**EXERCISE:**
Only the number is wanted: how many lines of the data contain "eight"?

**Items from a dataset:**

**src/rtl/sha256md_pkg.sv**
```systemverilog
package sha256md_pkg;

   typedef struct packed {
      logic [7:0] data_byte;
      logic       byte_present;
      logic       message_end;
   } req_type;

   typedef struct packed {
      logic [31:0] digest_word;
      logic [2:0]  word_number;
      logic        final_word;
   } rsp_type;

   localparam logic [1:0] BSEL_DATA = 2'd0;
   localparam logic [1:0] BSEL_PAD  = 2'd1;
   localparam logic [1:0] BSEL_ZERO = 2'd2;
   localparam logic [1:0] BSEL_LEN  = 2'd3;

   localparam logic [5:0] FILL_LAST = 6'd63;
   localparam logic [5:0] FILL_LEN  = 6'd56;
   localparam logic [2:0] WORD_LAST = 3'd7;
   localparam logic [5:0] ROUND_LAST = 6'd63;
   localparam logic [7:0] PAD_BYTE  = 8'h80;

   typedef struct packed {
      logic       byte_wr;
      logic [1:0] byte_sel;
      logic       count_bytes;
      logic       clear_len;
      logic       load_vars;
      logic       round_en;
      logic [5:0] round_idx;
      logic       chain_add;
      logic       emit_shift;
      logic [2:0] emit_idx;
   } cmd_type;

   typedef struct packed {
      logic [5:0] fill;
   } sts_type;

   function automatic logic [31:0] sha_iv(input logic [2:0] idx);
      logic [31:0] v;
      case (idx)
         3'd0: v = 32'h6a09e667;
         3'd1: v = 32'hbb67ae85;
         3'd2: v = 32'h3c6ef372;
         3'd3: v = 32'ha54ff53a;
         3'd4: v = 32'h510e527f;
         3'd5: v = 32'h9b05688c;
         3'd6: v = 32'h1f83d9ab;
         default: v = 32'h5be0cd19;
      endcase
      return v;
   endfunction

   function automatic logic [31:0] sha_k(input logic [5:0] idx);
      logic [31:0] v;
      case (idx)
         6'd0:  v = 32'h428a2f98;  6'd1:  v = 32'h71374491;
         6'd2:  v = 32'hb5c0fbcf;  6'd3:  v = 32'he9b5dba5;
         6'd4:  v = 32'h3956c25b;  6'd5:  v = 32'h59f111f1;
         6'd6:  v = 32'h923f82a4;  6'd7:  v = 32'hab1c5ed5;
         6'd8:  v = 32'hd807aa98;  6'd9:  v = 32'h12835b01;
         6'd10: v = 32'h243185be;  6'd11: v = 32'h550c7dc3;
         6'd12: v = 32'h72be5d74;  6'd13: v = 32'h80deb1fe;
         6'd14: v = 32'h9bdc06a7;  6'd15: v = 32'hc19bf174;
         6'd16: v = 32'he49b69c1;  6'd17: v = 32'hefbe4786;
         6'd18: v = 32'h0fc19dc6;  6'd19: v = 32'h240ca1cc;
         6'd20: v = 32'h2de92c6f;  6'd21: v = 32'h4a7484aa;
         6'd22: v = 32'h5cb0a9dc;  6'd23: v = 32'h76f988da;
         6'd24: v = 32'h983e5152;  6'd25: v = 32'ha831c66d;
         6'd26: v = 32'hb00327c8;  6'd27: v = 32'hbf597fc7;
         6'd28: v = 32'hc6e00bf3;  6'd29: v = 32'hd5a79147;
         6'd30: v = 32'h06ca6351;  6'd31: v = 32'h14292967;
         6'd32: v = 32'h27b70a85;  6'd33: v = 32'h2e1b2138;
         6'd34: v = 32'h4d2c6dfc;  6'd35: v = 32'h53380d13;
         6'd36: v = 32'h650a7354;  6'd37: v = 32'h766a0abb;
         6'd38: v = 32'h81c2c92e;  6'd39: v = 32'h92722c85;
         6'd40: v = 32'ha2bfe8a1;  6'd41: v = 32'ha81a664b;
         6'd42: v = 32'hc24b8b70;  6'd43: v = 32'hc76c51a3;
         6'd44: v = 32'hd192e819;  6'd45: v = 32'hd6990624;
         6'd46: v = 32'hf40e3585;  6'd47: v = 32'h106aa070;
         6'd48: v = 32'h19a4c116;  6'd49: v = 32'h1e376c08;
         6'd50: v = 32'h2748774c;  6'd51: v = 32'h34b0bcb5;
         6'd52: v = 32'h391c0cb3;  6'd53: v = 32'h4ed8aa4a;
         6'd54: v = 32'h5b9cca4f;  6'd55: v = 32'h682e6ff3;
         6'd56: v = 32'h748f82ee;  6'd57: v = 32'h78a5636f;
         6'd58: v = 32'h84c87814;  6'd59: v = 32'h8cc70208;
         6'd60: v = 32'h90befffa;  6'd61: v = 32'ha4506ceb;
         6'd62: v = 32'hbef9a3f7;
         default: v = 32'hc67178f2;
      endcase
      return v;
   endfunction

endpackage

```
**src/rtl/sha256md_dp.sv**
```systemverilog
module sha256md_dp (
   input  logic                  clock,
   input  logic                  reset,
   input  sha256md_pkg::req_type req_data,
   input  sha256md_pkg::cmd_type cmd,
   output sha256md_pkg::sts_type sts,
   output sha256md_pkg::rsp_type rsp_data
);
   import sha256md_pkg::*;

   logic [5:0]  fill_ff, fill_in;
   logic [60:0] msg_ff, msg_in;
   logic [23:0] acc_ff, acc_in;
   logic [31:0] win_ff [16];
   logic [31:0] win_in [16];
   logic [31:0] vars_ff [8];
   logic [31:0] vars_in [8];
   logic [31:0] chain_ff [8];
   logic [31:0] chain_in [8];

   logic [7:0]  wr_byte;
   logic [63:0] len_bits;
   logic [31:0] x15, x2, s0, s1, sched, new_w;
   logic [31:0] big_s0, big_s1, ch, maj, t1, t2;

   assign len_bits = {msg_ff, 3'b000} << {fill_ff[2:0], 3'b000};

   always_comb begin
      case (cmd.byte_sel)
         BSEL_DATA: wr_byte = req_data.data_byte;
         BSEL_PAD:  wr_byte = PAD_BYTE;
         BSEL_ZERO: wr_byte = 8'h00;
         BSEL_LEN:  wr_byte = len_bits[63:56];
         default:   wr_byte = 8'h00;
      endcase
   end

   assign x15   = win_ff[1];
   assign x2    = win_ff[14];
   assign s0    = {x15[6:0], x15[31:7]} ^ {x15[17:0], x15[31:18]} ^ (x15 >> 3);
   assign s1    = {x2[16:0], x2[31:17]} ^ {x2[18:0], x2[31:19]} ^ (x2 >> 10);
   assign sched = win_ff[0] + s0 + win_ff[9] + s1;
   assign new_w = (cmd.round_idx[5:4] == 2'b00) ? win_ff[0] : sched;

   assign big_s1 = {vars_ff[4][5:0], vars_ff[4][31:6]} ^ {vars_ff[4][10:0], vars_ff[4][31:11]}
                 ^ {vars_ff[4][24:0], vars_ff[4][31:25]};
   assign big_s0 = {vars_ff[0][1:0], vars_ff[0][31:2]} ^ {vars_ff[0][12:0], vars_ff[0][31:13]}
                 ^ {vars_ff[0][21:0], vars_ff[0][31:22]};
   assign ch  = (vars_ff[4] & vars_ff[5]) ^ (~vars_ff[4] & vars_ff[6]);
   assign maj = (vars_ff[0] & vars_ff[1]) ^ (vars_ff[0] & vars_ff[2])
              ^ (vars_ff[1] & vars_ff[2]);
   assign t1  = vars_ff[7] + big_s1 + ch + sha_k(cmd.round_idx) + new_w;
   assign t2  = big_s0 + maj;

   always_comb begin
      fill_in  = fill_ff;
      msg_in   = msg_ff;
      acc_in   = acc_ff;
      win_in   = win_ff;
      vars_in  = vars_ff;
      chain_in = chain_ff;

      if (cmd.byte_wr) begin
         fill_in = fill_ff + 6'd1;
         acc_in  = {acc_ff[15:0], wr_byte};
         if (fill_ff[1:0] == 2'b11) begin
            for (int j = 0; j < 15; j++) begin
               win_in[j] = win_ff[j + 1];
            end
            win_in[15] = {acc_ff, wr_byte};
         end
      end
      if (cmd.count_bytes) begin
         msg_in = msg_ff + 61'd1;
      end
      if (cmd.clear_len) begin
         msg_in = '0;
      end
      if (cmd.load_vars) begin
         vars_in = chain_ff;
      end
      if (cmd.round_en) begin
         for (int j = 0; j < 15; j++) begin
            win_in[j] = win_ff[j + 1];
         end
         win_in[15] = new_w;
         vars_in[7] = vars_ff[6];
         vars_in[6] = vars_ff[5];
         vars_in[5] = vars_ff[4];
         vars_in[4] = vars_ff[3] + t1;
         vars_in[3] = vars_ff[2];
         vars_in[2] = vars_ff[1];
         vars_in[1] = vars_ff[0];
         vars_in[0] = t1 + t2;
      end
      if (cmd.chain_add) begin
         for (int j = 0; j < 8; j++) begin
            chain_in[j] = chain_ff[j] + vars_ff[j];
         end
      end
      if (cmd.emit_shift) begin
         for (int j = 0; j < 7; j++) begin
            chain_in[j] = chain_ff[j + 1];
         end
         chain_in[7] = sha_iv(cmd.emit_idx);
      end
   end

   always_ff @(posedge clock) begin
      if (reset) begin
         fill_ff <= '0;
         msg_ff  <= '0;
         for (int j = 0; j < 8; j++) begin
            chain_ff[j] <= sha_iv(3'(j));
         end
      end else begin
         fill_ff  <= fill_in;
         msg_ff   <= msg_in;
         chain_ff <= chain_in;
      end
   end

   always_ff @(posedge clock) begin
      acc_ff  <= acc_in;
      win_ff  <= win_in;
      vars_ff <= vars_in;
   end

   assign sts.fill             = fill_ff;
   assign rsp_data.digest_word = chain_ff[0];
   assign rsp_data.word_number = cmd.emit_idx;
   assign rsp_data.final_word  = (cmd.emit_idx == WORD_LAST);

endmodule

```
**src/rtl/sha256md_ctrl.sv**
```systemverilog
module sha256md_ctrl (
   input  logic                  clock,
   input  logic                  reset,
   input  logic                  req_valid,
   output logic                  req_ready,
   input  sha256md_pkg::req_type req_data,
   output logic                  rsp_valid,
   input  logic                  rsp_ready,
   input  sha256md_pkg::sts_type sts,
   output sha256md_pkg::cmd_type cmd
);
   import sha256md_pkg::*;

   localparam logic [2:0] ST_IDLE  = 3'd0;
   localparam logic [2:0] ST_ROUND = 3'd1;
   localparam logic [2:0] ST_ADD   = 3'd2;
   localparam logic [2:0] ST_PAD   = 3'd3;
   localparam logic [2:0] ST_LEN   = 3'd4;
   localparam logic [2:0] ST_EMIT  = 3'd5;

   logic [2:0] state_ff, state_in;
   logic [5:0] rnd_ff, rnd_in;
   logic [2:0] emit_ff, emit_in;
   logic       end_ff, end_in;
   logic       first_ff, first_in;
   logic       final_ff, final_in;

   always_comb begin
      state_in  = state_ff;
      rnd_in    = rnd_ff;
      emit_in   = emit_ff;
      end_in    = end_ff;
      first_in  = first_ff;
      final_in  = final_ff;
      req_ready = 1'b0;
      rsp_valid = 1'b0;
      cmd       = '0;
      cmd.round_idx = rnd_ff;
      cmd.emit_idx  = emit_ff;

      case (state_ff)
         ST_IDLE: begin
            req_ready = 1'b1;
            if (req_valid) begin
               end_in   = req_data.message_end;
               first_in = req_data.message_end;
               if (req_data.byte_present) begin
                  cmd.byte_wr     = 1'b1;
                  cmd.byte_sel    = BSEL_DATA;
                  cmd.count_bytes = 1'b1;
                  if (sts.fill == FILL_LAST) begin
                     cmd.load_vars = 1'b1;
                     state_in      = ST_ROUND;
                  end else if (req_data.message_end) begin
                     state_in = ST_PAD;
                  end
               end else if (req_data.message_end) begin
                  state_in = ST_PAD;
               end
            end
         end
         ST_ROUND: begin
            cmd.round_en = 1'b1;
            rnd_in       = rnd_ff + 6'd1;
            if (rnd_ff == ROUND_LAST) begin
               state_in = ST_ADD;
            end
         end
         ST_ADD: begin
            cmd.chain_add = 1'b1;
            if (final_ff) begin
               state_in = ST_EMIT;
            end else if (end_ff) begin
               state_in = ST_PAD;
            end else begin
               state_in = ST_IDLE;
            end
         end
         ST_PAD: begin
            if (first_ff || sts.fill != FILL_LEN) begin
               cmd.byte_wr  = 1'b1;
               cmd.byte_sel = first_ff ? BSEL_PAD : BSEL_ZERO;
               first_in     = 1'b0;
               if (sts.fill == FILL_LAST) begin
                  cmd.load_vars = 1'b1;
                  state_in      = ST_ROUND;
               end
            end else begin
               state_in = ST_LEN;
            end
         end
         ST_LEN: begin
            cmd.byte_wr  = 1'b1;
            cmd.byte_sel = BSEL_LEN;
            if (sts.fill == FILL_LAST) begin
               cmd.load_vars = 1'b1;
               final_in      = 1'b1;
               state_in      = ST_ROUND;
            end
         end
         ST_EMIT: begin
            rsp_valid = 1'b1;
            if (rsp_ready) begin
               cmd.emit_shift = 1'b1;
               emit_in        = emit_ff + 3'd1;
               if (emit_ff == WORD_LAST) begin
                  cmd.clear_len = 1'b1;
                  final_in      = 1'b0;
                  end_in        = 1'b0;
                  state_in      = ST_IDLE;
               end
            end
         end
         default: begin
            state_in = ST_IDLE;
         end
      endcase
   end

   always_ff @(posedge clock) begin
      if (reset) begin
         state_ff <= ST_IDLE;
         rnd_ff   <= '0;
         emit_ff  <= '0;
         end_ff   <= 1'b0;
         first_ff <= 1'b0;
         final_ff <= 1'b0;
      end else begin
         state_ff <= state_in;
         rnd_ff   <= rnd_in;
         emit_ff  <= emit_in;
         end_ff   <= end_in;
         first_ff <= first_in;
         final_ff <= final_in;
      end
   end

endmodule

```
**src/rtl/sha256_message_digest_top.sv**
```systemverilog
// SHA-256 hash engine fed one message byte per input word.
// The request channel carries a byte, a flag that says whether the byte is
// present, and an end-of-message flag; an end word with no byte is allowed,
// so the empty message can be hashed.
// Bytes are taken one per cycle until a 64-byte block is full.
// The block is then compressed by one round unit, one round per cycle,
// and the result is folded into the chaining value.
// During that time the request channel is not ready. At the end of a
// message the engine inserts the pad byte, zero fill and the bit length
// one byte per cycle, pausing while a block is compressed, and compresses
// one or two final blocks.
// The digest then leaves as eight 32-bit words on the response channel,
// most significant first, the last one flagged.
// No new request is taken until all eight words are taken; a stalled
// receiver holds the current word steady.
// After the last word the chaining value is back at the initial value.
// Reset returns the engine to the start of an empty message.
module sha256_message_digest_top (
   input  logic                  clock,
   input  logic                  reset,
   input  logic                  req_valid,
   output logic                  req_ready,
   input  sha256md_pkg::req_type req_data,
   output logic                  rsp_valid,
   input  logic                  rsp_ready,
   output sha256md_pkg::rsp_type rsp_data
);
   import sha256md_pkg::*;

   cmd_type cmd;
   sts_type sts;

   sha256md_ctrl u_ctrl (
      .clock     (clock),
      .reset     (reset),
      .req_valid (req_valid),
      .req_ready (req_ready),
      .req_data  (req_data),
      .rsp_valid (rsp_valid),
      .rsp_ready (rsp_ready),
      .sts       (sts),
      .cmd       (cmd)
   );

   sha256md_dp u_dp (
      .clock    (clock),
      .reset    (reset),
      .req_data (req_data),
      .cmd      (cmd),
      .sts      (sts),
      .rsp_data (rsp_data)
   );

endmodule
```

**SOLUTION FOR THIS PROBLEM:**
2